Uscito il 7 dicembre in via digitale, questo nuovo ep dei Silverstein segna il ritorno sul mercato dei canadesi a distanza di due anni dal buon "A Shipwreck In The Sand", e dovrebbe anticipare di qualche mese l'uscita del nuovo disco prevista in primavera.
Andando nel concreto, si possono subito trarre due considerazioni da questa release: una novità e una costante. La prima riguarda l'etichetta che accompagna l'uscita del lavoro ovvero la Hopeless records, una delle label più attive in materia, in sostituzione della Victory, da cui la band ha recentemente divorziato, dopo averci collaborato nella produzione di tutti i loro dischi fin qui prodotti.
La seconda riguarda l'aspetto prettamente musicale, che non fa notare scossoni e crepe all'interno di un sound ormai consolidato e collaudato e che qui a conti fatti non presenta novità di rilievo.
Come a dire, chi li segue da tempo, non rimarrà deluso da questo assaggio, chi non li hai mai sopportati, è destinato a rimanere fermo sulle proprie posizioni anche dopo "Transitions".
L'ep si compone di 5 tracce, di cui due dovrebbero essere incluse anche nel nuovo lp.
"Transitions" si apre con il singolo di lancio "Sacrifice" pezzo à la Silverstein in bilico tra consueta ruvidezza di sezione ritmica e vocals e belle parti cantate degne di nota.
Il tema però varia con la piacevole sortita di "Darling harbour", un pezzo più leggero e spensierato, con forti influenze di punk melodico, che risulta gradevole nel suo groove. A seguire "Dancing on my grave" in cui si riscontrano pesanti distorsioni di chitarra di matrice quasi metalcore, per quello che risulta essere l'episodio più duro.

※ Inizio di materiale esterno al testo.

[src/rtl/mat_vec_res_reader_pkg.sv]
// Shared constants and types for the result-memory reader.
// Holds the parameter-set size table, the GF lane count and the FSM encoding.
// No logic; imported by the top and the serializer.
package mat_vec_res_reader_pkg;

  // Result vector length in bytes for each parameter set (matches the multiplier rows).
  localparam int RES_SIZE_L1   = 104;
  localparam int RES_SIZE_L2   = 159;
  localparam int RES_SIZE_L3   = 202;
  localparam int RES_SIZE_TEST = 20;

  // Bytes per result-memory word (GF lanes).
  localparam int GF_LANES = 8;

  typedef enum logic [1:0] {
    ST_IDLE   = 2'd0,
    ST_FILL   = 2'd1,
    ST_STREAM = 2'd2,
    ST_DONE   = 2'd3
  } state_e;

endpackage

[src/rtl/mat_vec_res_reader_word_byte_serializer.sv]
// Purpose: shifts one N_GF-byte word out MSB lane first as a valid/ready byte stream.
// Latency: a loaded word presents byte 0 the cycle after i_load.
// Backpressure: o_byte/o_last hold while o_valid & ~i_ready; valid drops only after a transfer.
// Ports: i_load/i_word/i_limit/i_final load a word with its byte limit and final-word flag;
//        o_byte/o_valid/i_ready/o_last form the stream; o_word_end marks transfer of the word's last byte.
module mat_vec_res_reader_word_byte_serializer
  import mat_vec_res_reader_pkg::*;
#(
  parameter int  N_GF      = GF_LANES,
  parameter int  PROC_SIZE = N_GF * 8,
  localparam int BW        = $clog2(N_GF + 1)
) (
  input  logic                 i_clk,
  input  logic                 i_rst_n,
  input  logic                 i_load,
  input  logic [PROC_SIZE-1:0] i_word,
  input  logic [BW-1:0]        i_limit,
  input  logic                 i_final,
  output logic [7:0]           o_byte,
  output logic                 o_valid,
  input  logic                 i_ready,
  output logic                 o_last,
  output logic                 o_word_end
);

  logic [PROC_SIZE-1:0] act_q, act_d;
  logic [BW-1:0]        idx_q, idx_d;
  logic [BW-1:0]        lim_q, lim_d;
  logic                 vld_q, vld_d;
  logic                 fin_q, fin_d;

  logic xfer;
  logic at_end;

  assign xfer   = vld_q & i_ready;
  assign at_end = (idx_q == (lim_q - BW'(1)));

  always_comb begin
    act_d = act_q;
    idx_d = idx_q;
    lim_d = lim_q;
    vld_d = vld_q;
    fin_d = fin_q;
    if (i_load) begin
      // A load may coincide with the final transfer of the previous word,
      // which is how consecutive words join without a bubble.
      act_d = i_word;
      idx_d = '0;
      lim_d = i_limit;
      fin_d = i_final;
      vld_d = 1'b1;
    end else if (xfer && at_end) begin
      // Lanes beyond the limit are never shifted out.
      vld_d = 1'b0;
      idx_d = '0;
    end else if (xfer) begin
      act_d = act_q << 8;
      idx_d = idx_q + BW'(1);
    end
  end

  always_ff @(posedge i_clk or negedge i_rst_n) begin
    if (!i_rst_n) begin
      act_q <= '0;
      idx_q <= '0;
      lim_q <= '0;
      vld_q <= 1'b0;
      fin_q <= 1'b0;
    end else begin
      act_q <= act_d;
      idx_q <= idx_d;
      lim_q <= lim_d;
      vld_q <= vld_d;
      fin_q <= fin_d;
    end
  end

  assign o_byte     = act_q[PROC_SIZE-1 -: 8];
  assign o_valid    = vld_q;
  assign o_last     = vld_q & fin_q & at_end;
  assign o_word_end = xfer & at_end;

endmodule
**src/rtl/name_entry_pkg.sv**
```systemverilog
// Shared key-code constants and controller state encoding for the name entry buffer.
package name_entry_pkg;

  localparam logic [7:0] KEY_LETTER_MIN = 8'h00;
  localparam logic [7:0] KEY_LETTER_MAX = 8'h19;
  localparam logic [7:0] KEY_DIGIT_MIN  = 8'h34;
  localparam logic [7:0] KEY_DIGIT_MAX  = 8'h3D;
  localparam logic [7:0] KEY_UNKNOWN    = 8'h61;
  localparam logic [7:0] KEY_BKSP       = 8'h62;
  localparam logic [7:0] KEY_ENTER      = 8'h63;

  typedef enum logic {
    ST_EDIT = 1'b0,
    ST_HOLD = 1'b1
  } state_t;

  // Wrapping subtraction turns an inclusive range test into a single compare.
  function automatic logic key_in_range(input logic [7:0] code,
                                        input logic [7:0] lo,
                                        input logic [7:0] hi);
    return (code - lo) <= (hi - lo);
  endfunction

endpackage

```
**src/rtl/key_classify.sv**
```systemverilog
// Combinational decode of a key code into printable / backspace / enter / invalid classes.
module key_classify
  import name_entry_pkg::*;
#(
  parameter int ALLOW_DIGITS = 1
) (
  input  logic [7:0] i_key_code,
  output logic       o_printable,
  output logic       o_backspace,
  output logic       o_enter,
  output logic       o_invalid
);

  logic w_letter;
  logic w_digit;

  always_comb begin
    w_letter    = key_in_range(i_key_code, KEY_LETTER_MIN, KEY_LETTER_MAX);
    w_digit     = (ALLOW_DIGITS != 0) && key_in_range(i_key_code, KEY_DIGIT_MIN, KEY_DIGIT_MAX);
    o_printable = w_letter | w_digit;
    o_backspace = (i_key_code == KEY_BKSP);
    o_enter     = (i_key_code == KEY_ENTER);
    o_invalid   = ~(o_printable | o_backspace | o_enter);
  end

endmodule

```
**src/rtl/name_entry_buffer.sv**
```systemverilog
// Keyboard-driven name editor: live slot buffer, backspace, and an enter-triggered
// commit snapshot held until the consumer handshakes it away.
module name_entry_buffer
  import name_entry_pkg::*;
#(
  parameter int MAX_LEN      = 10,
  parameter int CHAR_W       = 6,
  parameter int ALLOW_DIGITS = 1
) (
  input  logic                      clk,
  input  logic                      reset_n,
  input  logic                      key_valid,
  input  logic [7:0]                key_code,
  output logic [MAX_LEN*CHAR_W-1:0] name,
  output logic [4:0]                length,
  output logic                      full,
  output logic                      commit_valid,
  output logic [MAX_LEN*CHAR_W-1:0] commit_name,
  output logic [4:0]                commit_len,
  input  logic                      commit_ready,
  output logic                      char_pulse,
  output logic                      bksp_pulse,
  output logic                      reject_pulse
);

  state_t                      r_state;
  state_t                      w_state_nxt;
  logic [CHAR_W-1:0]           r_slot [MAX_LEN];
  logic [4:0]                  r_len;
  logic [MAX_LEN*CHAR_W-1:0]   r_commit_name;
  logic [4:0]                  r_commit_len;
  logic                        r_char_pulse;
  logic                        r_bksp_pulse;
  logic                        r_reject_pulse;

  logic                        w_printable;
  logic                        w_backspace;
  logic                        w_enter;
  logic                        w_invalid;
  logic                        w_full;
  logic                        w_append;
  logic                        w_remove;
  logic                        w_commit;
  logic                        w_reject;
  logic [CHAR_W-1:0]           w_char;
  logic [MAX_LEN*CHAR_W-1:0]   w_name;

  key_classify #(
    .ALLOW_DIGITS (ALLOW_DIGITS)
  ) u_key_classify (
    .i_key_code  (key_code),
    .o_printable (w_printable),
    .o_backspace (w_backspace),
    .o_enter     (w_enter),
    .o_invalid   (w_invalid)
  );

  // Anything not explicitly accepted below (including w_invalid keys) is rejected.
  always_comb begin
    w_full   = (r_len == 5'(MAX_LEN));
    w_char   = CHAR_W'(key_code) + CHAR_W'(1);
    w_append = key_valid & w_printable & ~w_full;
    w_remove = key_valid & w_backspace & (r_len != 5'd0);
    w_commit = key_valid & w_enter & (r_state == ST_EDIT) & (r_len != 5'd0);
    w_reject = key_valid & ~(w_append | w_remove | w_commit);
  end

  always_comb begin
    w_name = '0;
    for (int unsigned i = 0; i < MAX_LEN; i++) begin
      w_name[i*CHAR_W +: CHAR_W] = r_slot[i];
    end
  end

  always_comb begin
    w_state_nxt = r_state;
    case (r_state)
      ST_EDIT: if (w_commit)     w_state_nxt = ST_HOLD;
      ST_HOLD: if (commit_ready) w_state_nxt = ST_EDIT;
      default:                   w_state_nxt = ST_EDIT;
    endcase
  end

  always_ff @(posedge clk or negedge reset_n) begin
    if (!reset_n) begin
      r_state <= ST_EDIT;
    end else begin
      r_state <= w_state_nxt;
    end
  end

  always_ff @(posedge clk or negedge reset_n) begin
    if (!reset_n) begin
      for (int unsigned i = 0; i < MAX_LEN; i++) begin
        r_slot[i] <= '0;
      end
      r_len          <= '0;
      r_commit_name  <= '0;
      r_commit_len   <= '0;
      r_char_pulse   <= 1'b0;
      r_bksp_pulse   <= 1'b0;
      r_reject_pulse <= 1'b0;
    end else begin
      if (w_commit) begin
        r_commit_name <= w_name;
        r_commit_len  <= r_len;
        for (int unsigned i = 0; i < MAX_LEN; i++) begin
          r_slot[i] <= '0;
        end
        r_len <= '0;
      end else if (w_append) begin
        for (int unsigned i = 0; i < MAX_LEN; i++) begin
          if (5'(i) == r_len) r_slot[i] <= w_char;
        end
        r_len <= r_len + 5'd1;
      end else if (w_remove) begin
        for (int unsigned i = 0; i < MAX_LEN; i++) begin
          if (5'(i) == (r_len - 5'd1)) r_slot[i] <= '0;
        end
        r_len <= r_len - 5'd1;
      end
      r_char_pulse   <= w_append;
      r_bksp_pulse   <= w_remove;
      r_reject_pulse <= w_reject;
    end
  end

  always_comb begin
    name         = w_name;
    length       = r_len;
    full         = w_full;
    commit_valid = (r_state == ST_HOLD);
    commit_name  = r_commit_name;
    commit_len   = r_commit_len;
    char_pulse   = r_char_pulse;
    bksp_pulse   = r_bksp_pulse;
    reject_pulse = r_reject_pulse;
  end

endmodule
```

Se queste prime tre traccie presentano i Silverstein di sempre, le restanti due apportano qualche leggera sorpresa.
Il primo di questi "Replace you" è un pezzo acustico accompagnato da qualche fugace sortita degli archi, che mette in luce la voce pulita di Shane Told e che dimostra come i canadesi ogni qual volta ci cimentino con canzoni di questo genere, ci sappiano fare, come testimoniano infatti le versione acustiche di "My heroine" e "Call it karma", pubblicate tuttavia solo in una raccolta.
Altra sorpresa riguarda l'inusuale cover dei Nine Inch Nails di "Wish", interpretata in chiave originale, in cui si odono dei Silverstein in una strana veste rockeggiante e notturna.
Complessivamente una prova soddisfacente, che fa ben sperare nell'imminenza del futuro lp.